Время Большого Вала пришло, когда началась кампания гаражей. Гаражи, как и огороды, желательно устраивать в черте города, чтобы до собственной машины хоть трамваем или троллейбусом добраться было можно. Прошлое никого не смутило, дорожка уже была протоптана. И пошли гулять бульдозеры, мягко им было, пепел рассыпался молча.
Когда я пришел в Долину проститься, от Большого Вала только и осталось, чтобы увидеть жуткий слоистый срез. Желтели кости, им не дали истлеть. Некогда! Время, вперед! Кости, вон! Плечевые, локтевые, подвздошные, девичьи, женские, детские — айн-цвай! Ать-два! Из долины шагом ммммарш!
При досмотре из моих вещей вышвырнули стеклянный контейнер с прахом. Напрасны были мольбы.
Нас отпустили в эмиграцию.
Пепел из долины отправили насильно.
А ведь в этой могиле была моя родина. Ее выкинули вон.
Грязный титский правитель, что ты наделал. Ты сам осквернил и проклял землю, которой владел и правил.
* * *
За окошком желтоватая фонарная мгла. Не спится.

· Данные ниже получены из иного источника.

This design comes from an exercise in tuning for small area on the open sky130 flow, not from production work.
RTL that was checked went through simulation tests only; none was proved equivalent to the original.
No activity file was given, so power comes from the tool's default toggle rates.

Setup of old:
==> flow/design.v (excerpt) <==
module EggTimer(CLOCK_50, KEY, SW, HEX3, HEX2, HEX1, HEX0, LEDR);
==> flow/config.mk <==
export PLATFORM = sky130hd
export DESIGN_NAME = EggTimer
export DESIGN_NICKNAME = EggTimer
export VERILOG_FILES = /design/flow/design.v
export SDC_FILE = /design/flow/constraint.sdc
export NUM_CORES = 4
export LEC_CHECK = 0
export CAP_MARGIN = 20
export CORE_MARGIN = 2
export CORE_UTILIZATION = 40
export SLEW_MARGIN = 20
==> flow/constraint.sdc <==
create_clock -name core_clock -period 20.0 [get_ports {CLOCK_50}]
set_input_delay 4.0000 -clock core_clock [delete_from_list [all_inputs] [get_ports {CLOCK_50}]]
set_output_delay 4.0000 -clock core_clock [all_outputs]
set_load 0.01 [all_outputs]
standard.sh (not shown) runs the stock make flow with config.mk's settings and CLKGATE_MAP_FILE= SYNTH_SCRIPT=/design/flow/synth_recipe.tcl, a recipe that flattens the netlist after the stock synthesis.
==> flow/flow/run.sh <==
#!/bin/bash
# Own layout flow: the standard layout (standard.sh, unchanged synthesis)
# with two changes: the port buffers use the smallest buffer cell, and clock
# tree synthesis uses small clock buffers and inserts no dummy loads.
# Every tool's output goes to a log file in this folder (standard_flow.log,
# and ORFS's per-step logs under orfs/logs/).
set -euo pipefail
export BUFFER_PORTS_ARGS="-buffer_cell sky130_fd_sc_hd__buf_1"
export CTS_ARGS="-sink_clustering_enable -repair_clock_nets -dont_use_dummy_load -buf_list sky130_fd_sc_hd__clkbuf_4"
bash standard.sh finish > standard_flow.log 2>&1
old reached the end of the flow, and the finished layout is clean on the timing, design-rule and antenna checks.
Here is what was changed in the inputs of new compared with old.
-- flow/design.v --
<<< old, line 14
	reg [13:0] ca;
	reg ba;
	wire fa = ca[13] ^ (~ca[12] & ca[7]);
	wire lastA = (~ca[13] & ~ca[12] & ~ca[11] & ~ca[10] & ca[9] & ~ca[8] & ~ca[7] & ca[6] & ca[5] & ~ca[4] & ~ca[3] & ca[2] & ca[1] & ca[0]);   
	wire prevA = (ca[13] & ca[12] & ca[11] & ca[10] & ca[9] & ~ca[8] & ca[7] & ca[6] & ~ca[5] & ~ca[4] & ca[3] & ca[2] & ~ca[1] & ~ca[0]);   
	wire step = lastA & ~ba;    
	wire pre = prevA & ~ba;     
>>> new, line 14
	reg [13:0] ca;
	reg ba;
	wire fa = ca[13] ^ (ca[5] & ca[8]);
	wire lastA = (ca[13] & ca[12] & ca[11] & ~ca[10] & ca[9] & ~ca[8] & ~ca[7] & ~ca[4] & ~ca[3] & ~ca[2] & ~ca[1] & ~ca[0]);   
	wire prevA = (~ca[13] & ~ca[12] & ~ca[11] & ~ca[10] & ca[9] & ~ca[8] & ca[7] & ca[6] & ca[3] & ca[2] & ca[1] & ca[0]);   
	wire step = lastA & ~ba;    
	wire pre = prevA & ~ba;     
<<< old, line 25
	reg [13:0] cb;
	reg bb;
	wire fb = cb[13] ^ (~cb[12] & cb[7]);
	wire lastB = (~cb[13] & ~cb[12] & ~cb[11] & ~cb[10] & ~cb[9] & ~cb[8] & cb[7] & ~cb[6] & ~cb[5] & ~cb[4] & ~cb[3] & ~cb[2] & cb[1] & cb[0]);   
	always @(posedge clk) begin
		cb <= (reset | lastB) ? 14'd0 : {~cb[12:0], fb};
>>> new, line 25
	reg [13:0] cb;
	reg bb;
	wire fb = cb[13] ^ (cb[5] & cb[8]);
	wire lastB = (cb[13] & cb[10] & cb[9] & cb[8] & cb[7] & cb[5] & ~cb[4] & ~cb[3] & cb[2] & cb[1] & ~cb[0]);   
	always @(posedge clk) begin
		cb <= (reset | lastB) ? 14'd0 : {~cb[12:0], fb};
<<< old, line 39
	wire flat = zso & zst & zmo & zmt;
	reg [2:0] state;
	localparam SS = 3'd1;
	localparam SM1 = 3'd6;
	localparam SM = 3'd2;
	localparam SM0 = 3'd0;
	localparam W = 3'd3;
	localparam R = 3'd4;
	localparam F = 3'd5;
	wire isSS = state == SS, isSM = state == SM, isSM0 = state == SM0, isSM1 = state == SM1;
	wire isW = state == W, isR = state == R, isF = state == F;
	reg [2:0] nstate;
	always @(*) begin
		case (state)
			SS: nstate = set ? (pre ? SM0 : SM1) : SS;
			SM1: nstate = set ? W : (pre ? SM0 : SM);
			SM, SM0: nstate = set ? W : SM;
			W: nstate = startStop ? R : W;
			R: nstate = startStop ? W : (flat ? F : R);
			F: nstate = F;
			default: nstate = SS;
		endcase
	end
	always @(posedge clk) state <= reset ? SS : nstate;
	reg [3:0] cO; reg [2:0] cT;
>>> new, line 39
	wire flat = zso & zst & zmo & zmt;
	reg [2:0] state;
	localparam SS = 3'd0;
	localparam SM1 = 3'd1;
	localparam SM0 = 3'd3;
	localparam SM = 3'd7;
	localparam W = 3'd2;
	localparam R = 3'd4;
	localparam F = 3'd6;
	wire [2:0] nstate;
	assign nstate[0] = (state[0] & ~set) | (~state[0] & ~state[1] & ~state[2] & set);
	assign nstate[1] = (state[0]) | (state[1] & ~startStop) | (state[2] & startStop) | (state[2] & flat) | (~state[1] & ~state[2] & set & pre);
	assign nstate[2] = (state[0] & ~set & ~pre) | (~state[0] & state[1] & startStop) | (~state[0] & state[2] & ~startStop) | (state[0] & state[2] & ~set);
	wire shift = (~state[2]);
	wire holdsel = (state[0]);
	wire loadsel = (~state[1] & ~state[2]) | (state[0]);
	wire ldhisel = (state[2]);
	wire decsel = (~state[1] & state[2]);
	wire ledsel = (~state[0] & state[1] & state[2]);
	always @(posedge clk) state <= reset ? SS : nstate;
	reg [3:0] cO; reg [2:0] cT;
<<< old, line 102
	reg [6:0] lo, hi;
	wire [6:0] c = {cT, cO};
	wire shift = isSS | isSM1 | isSM0;
	wire hold = pre & (isSM | isSM1);
	always @(posedge clk) begin
		if (shift) lo <= hi;
>>> new, line 98
	reg [6:0] lo, hi;
	wire [6:0] c = {cT, cO};
	wire hold = pre & holdsel;
	always @(posedge clk) begin
		if (shift) lo <= hi;
<<< old, line 126
	assign dmt[1] = (mt[0] & mt[1]) | (~mt[0] & mt[2]);
	assign dmt[2] = (~mt[0] & ~mt[1] & ~mt[2]) | (mt[0] & mt[2]);
	wire load = step & (isSS | isSM | isSM0);
	wire dec = step & isR & ~flat;
	wire [6:0] zhi = {3'd0, 4'd0};
	wire [6:0] ldhi = (isSM) ? hi : zhi;
	always @(posedge clk) begin
		if (reset) begin
>>> new, line 121
	assign dmt[1] = (mt[0] & mt[1]) | (~mt[0] & mt[2]);
	assign dmt[2] = (~mt[0] & ~mt[1] & ~mt[2]) | (mt[0] & mt[2]);
	wire load = step & loadsel;
	wire dec = step & decsel & ~flat;
	wire [6:0] zhi = {3'd0, 4'd0};
	wire [6:0] ldhi = ldhisel ? hi : zhi;
	always @(posedge clk) begin
		if (reset) begin
<<< old, line 143
	end
	reg led;
	always @(posedge clk) led <= isF & bb;
	assign LEDR = {10{led}};
	assign HEX0[0] = (so[0] & ~so[1] & ~so[2] & ~so[3]) | (~so[0] & ~so[1] & so[2]);
>>> new, line 138
	end
	reg led;
	always @(posedge clk) led <= ledsel & bb;
	assign LEDR = {10{led}};
	assign HEX0[0] = (so[0] & ~so[1] & ~so[2] & ~so[3]) | (~so[0] & ~so[1] & so[2]);
--- outcome ---
old and new ended up with nearly the same final design utilization.
Comparing new against old, there is no change at all in post-CTS setup buffer count.
Compared with old, new has less setup slack.
On power share of the combinational group: new sits below old.
Compared with old, new improves wire length of the first global-routing pass.
The clock distribution power of old and that of new are within noise of each other.
Changes observed in new relative to old: final wirelength shows a reduction of 7.4%; switching power as a share of total power lower.
Only the layout flow was run in new; the RTL was not checked for function there.
Background: an optimization exercise with open tools, aiming at small area, a short achievable clock period and few clock cycles per item. Do not read the settings as production practice. Where RTL was checked, it was by simulation tests only, not by an equivalence proof against the original. No functional check of the RTL was part of runs 1, 5 and 6.

## flow/design.v (module list and top-level ports; edited modules follow where they fit)
// module me_fa: 4 lines
// module me_ha: 4 lines
// module me_fa1: 4 lines
// module me_xnor2: 3 lines
// module me_or2: 3 lines
// module me_sqc: 1459 lines
// module me_mulc: 3147 lines
// module me_suma: 388 lines
// module me_sumnb: 192 lines
// module me_esct: 295 lines
// module me_por: 83 lines
// module me_addbk: 214 lines
// module me_addbk21: 203 lines
// module me_addp: 139 lines
// module me_pand: 83 lines
// module mandel_engine: 201 lines
module mandel_engine (
    input             clk,
    input             reset,      
    input             start,      
    input  [31:0]     x,          
    input  [31:0]     y,          
    input  [20:0]     delta,      
    output            busy,       
    output reg        wr_en,      
    output reg [8:0]  wr_addr,    
    output reg [15:0] wr_data     
);
  // ...
==> flow/flow/run.sh <==
#!/bin/bash
# Standard ORFS layout, with two changes to how it is made (the SDC, the
# period and the constraints are the standard flow's, unchanged):
#  - timing repair is asked to leave MARGIN ns of setup slack, so it
#    optimises the paths as if the clock were faster than the 20 ns it is
#    signed off at;
#  - the port buffers that the standard flow inserts on every input and
#    output are plain buf cells (buffer_ports -buffer_cell).
# Each make run writes its full output to its own log here; ORFS keeps the
# per-step logs under orfs/logs.
set -euo pipefail
MARGIN=${MARGIN:-15}
PORTBUF=${PORTBUF:-sky130_fd_sc_hd__buf_1}
bash standard.sh synth > synth.log 2>&1
bash standard.sh SETUP_SLACK_MARGIN=$MARGIN "BUFFER_PORTS_ARGS=-buffer_cell $PORTBUF" finish > layout.log 2>&1
==> flow/standard.sh <==
#!/bin/bash
# synth_recipe.tcl (not shown) runs the flow's synth.tcl, then flattens the netlist and writes it again
# the make line also repeats each setting of config.mk as NAME=value (left out here)
make -C /OpenROAD-flow-scripts/flow DESIGN_CONFIG=/design/flow/config.mk WORK_HOME=/design/flow/orfs CLKGATE_MAP_FILE= SYNTH_SCRIPT=/design/flow/synth_recipe.tcl "${@:-finish}"
==> flow/config.mk <==
export PLATFORM = sky130hd
export DESIGN_NAME = mandel_engine
export DESIGN_NICKNAME = mandel_engine
export VERILOG_FILES = /design/flow/design.v
export SDC_FILE = /design/flow/constraint.sdc
export NUM_CORES = 4
export LEC_CHECK = 0
export CAP_MARGIN = 20
export CORE_MARGIN = 2
export CORE_UTILIZATION = 50
export CTS_CLUSTER_DIAMETER = 100
export CTS_CLUSTER_SIZE = 25
export SLEW_MARGIN = 20
export SYNTH_HIERARCHICAL = 1
export SYNTH_MINIMUM_KEEP_SIZE = 0
==> flow/constraint.sdc <==
create_clock -name core_clock -period 20.0 [get_ports {clk}]
set_input_delay 4.0000 -clock core_clock [delete_from_list [all_inputs] [get_ports {clk}]]
set_output_delay 4.0000 -clock core_clock [all_outputs]
set_load 0.01 [all_outputs]
==> flow_metrics.env, run 1 <==
export IMPL_vias_per_cell=5.71
export IMPL_nonClkBufAreaFrac_pct=3.65
export IMPL_final_clk_cell_share_pct=2.07
export IMPL_crit_family="flip-flops"
export IMPL_met2_track_usage_gr_pct=46.1
export IMPL_timing_setup_critical_path_class="reg2out"
export IMPL_placement_cell_area_sq_um=70000
export IMPL_avgSynthCellArea_sq_um=10.5
export IMPL_fin_crit_sh_pct=25.8
export IMPL_final_cells=8276
export IMPL_layout_cells_sized_above_1_pct=12.7
export IMPL_tritoncts_clock_tree="done"
export IMPL_numPortBuffers=114
export IMPL_fin_skew_ps=56.4
export IMPL_cts_buffers=44
export IMPL_timing_critical_path_arrival_ps=1150
export IMPL_setup_viol_count_final=0
export IMPL_cts_repair_resize_count=190
export IMPL_grt_antenna_before_repair=7
export IMPL_wl_met1_mm=88.6
export IMPL_ant_nets=0
export IMPL_regArea_sq_um=15700
export IMPL_status="finished clean"
export IMPL_fillCellCount=12600
export IMPL_met3_length_mm=19.9
export IMPL_achievable_frequency_ghz=0.194
export IMPL_route_detailed_drc=0
export IMPL_synth_cells=6826
export IMPL_number_of_levels_the_h_tree_was_split_into=2
export IMPL_worst_slew_pin_transition_ps=1120
export IMPL_detailedPlace_worstSlack_ps=13600
export IMPL_detailedRoute_firstPassIterationCount=6
export IMPL_final_worst_slack_ps=14850
export IMPL_setup_worst_path_start="running$_SDFFE_PP0P_"
This design comes from an exercise in tuning for small area, a short achievable clock period and few clock cycles on the open sky130 flow, not from production work. In this exercise RTL edits were held to simulation tests only and were not proved equivalent to the original. Power figures rest on the tool's default switching activity, not on a simulated workload.

## onyx
==> flow/design.v (excerpt) <==
module DATAPATH(Product, done, clk, multiplicand, multiplier, start, rst);
output [31:0] Product;
output reg done;
input [16:0] multiplicand;
input [16:0] multiplier;
input clk, start, rst;
wire one1 = multiplier[0] ^ 1'b0;
wire two2 = (multiplier[1] & ~multiplier[0] & ~1'b0) | (~multiplier[1] & multiplier[0] & 1'b0);
wire pp3 = ((one1 & multiplicand[0])) ^ multiplier[1];
wire pp4 = ((one1 & multiplicand[1]) | (two2 & multiplicand[0])) ^ multiplier[1];
wire pp5 = ((one1 & multiplicand[2]) | (two2 & multiplicand[1])) ^ multiplier[1];
wire pp6 = ((one1 & multiplicand[3]) | (two2 & multiplicand[2])) ^ multiplier[1];
wire pp7 = ((one1 & multiplicand[4]) | (two2 & multiplicand[3])) ^ multiplier[1];
wire pp8 = ((one1 & multiplicand[5]) | (two2 & multiplicand[4])) ^ multiplier[1];
wire pp9 = ((one1 & multiplicand[6]) | (two2 & multiplicand[5])) ^ multiplier[1];
wire pp10 = ((one1 & multiplicand[7]) | (two2 & multiplicand[6])) ^ multiplier[1];
wire pp11 = ((one1 & multiplicand[8]) | (two2 & multiplicand[7])) ^ multiplier[1];
wire pp12 = ((one1 & multiplicand[9]) | (two2 & multiplicand[8])) ^ multiplier[1];
wire pp13 = ((one1 & multiplicand[10]) | (two2 & multiplicand[9])) ^ multiplier[1];
wire pp14 = ((one1 & multiplicand[11]) | (two2 & multiplicand[10])) ^ multiplier[1];
wire pp15 = ((one1 & multiplicand[12]) | (two2 & multiplicand[11])) ^ multiplier[1];
wire pp16 = ((one1 & multiplicand[13]) | (two2 & multiplicand[12])) ^ multiplier[1];
wire pp17 = ((one1 & multiplicand[14]) | (two2 & multiplicand[13])) ^ multiplier[1];
wire pp18 = ((one1 & multiplicand[15]) | (two2 & multiplicand[14])) ^ multiplier[1];
wire pp19 = ((two2 & multiplicand[15])) ^ multiplier[1];
wire sn20 = ~multiplier[1];
wire one21 = multiplier[2] ^ multiplier[1];
wire two22 = (multiplier[3] & ~multiplier[2] & ~multiplier[1]) | (~multiplier[3] & multiplier[2] & multiplier[1]);
wire pp23 = ((one21 & multiplicand[0])) ^ multiplier[3];
wire pp24 = ((one21 & multiplicand[1]) | (two22 & multiplicand[0])) ^ multiplier[3];
  ...
For scale: ~830 cells after synthesis, roughly 70 I/O pins.
Settings: LEC_CHECK=0, ABC_AREA=1, CAP_MARGIN=20, CORE_MARGIN=2, CORE_UTILIZATION=60, SLEW_MARGIN=20, SYNTH_HIERARCHICAL=1, SYNTH_MINIMUM_KEEP_SIZE=0, TNS_END_PERCENT=0; clock period 4.0 ns.
standard.sh (not shown) runs the stock make flow with config.mk's settings and CLKGATE_MAP_FILE= SYNTH_SCRIPT=/design/flow/synth_recipe.tcl, a recipe that flattens the netlist after the stock synthesis.
==> flow/flow/run.sh <==
#!/bin/bash
# Standard layout, with plain buffers (instead of delay buffers) on the ports.
set -euo pipefail
export BUFFER_PORTS_ARGS="-buffer_cell sky130_fd_sc_hd__buf_2"
bash standard.sh > standard.log 2>&1
onyx: full flow OK, the timing, design-rule and antenna checks passed
Testbench counts of onyx, summed over its fixed seeds: cycles 2,400.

Только что окончил БАЛЛАДУ О ПЕПЛЕ. Разумеется, не в тот день, в какой начал. Много дней прошло и много вечеров. Сперва удавалось держать себя в узде и не допускать эмоций. Недолго.
Описывал показания. Вычеркивал. Снова описывал, до чего додумывается и что не колеблется осуществить божье творение, и снова вычеркивал в слезах. Глотал таблетки, капли, водку.
Вовсе не уверен, что «Баллада» легла на подобающее место. Это место в самом почти начале я не отводил ей, она сама его взяла. Это рубеж, до которого я сумел ее дотащить. Теперь где упала, там и будет лежать. Уж я-то не стану тревожить пепел в угоду своему вкусу. Да упокоится в мире.
Но ты, Эвент, уже, наверное, потерял нить. Я и сам на грани того же. Давай разбираться.
Помнится, начал я с того, что первая фраза опуса меня удивила, но я ее не тронул. Потом, как водится, стал тягуче пояснять, почему не похерил ее к чертям собачьим. И чуть не нагородил вокруг предполагаемой причины сорок бочек арестантов: дескать, с войны начинается моя биография, война в самой глубине души… А ты, небось, и уши развесил, Эвент. Чушь все это, хотя бы и искренняя.
Да, я начал той фразой, она словно была мне предложена. Быть или не быть эпизоду — это решается чем-то, до чего нам не докопаться. Но быть или не быть обороту, решает кокетливый чертик красноречия. На сей раз он сыграл со мною отменную шутку. Я прельстился исторической полновесностью фразы и решил ее не трогать. Все-таки столько лет в литературе, найду поворот, и вынесет она меня, куда надо.
Как бы не так. Выносит она меня совсем не туда.
Бывают такие дни.
Ничего пройдет.
А если не дни? Если недели, месяцы? Не пишется — и все, хоть узлом завяжись. Балладой о Пепле словно пробку забил: ни слова.
С другой стороны, срочность не подталкивает, читатель не ждет.
А ждал бы? Или — если бы его вовсе не существовало?
Царапал бы. Зуд потому что. Творческий, не успокаиваемый мазями. Ни даже — да простит мне Фрейд — сексом. Писал бы и даже рассчитывал на читателя, хоть на единственного. Даже оставшись последним жителем Земли.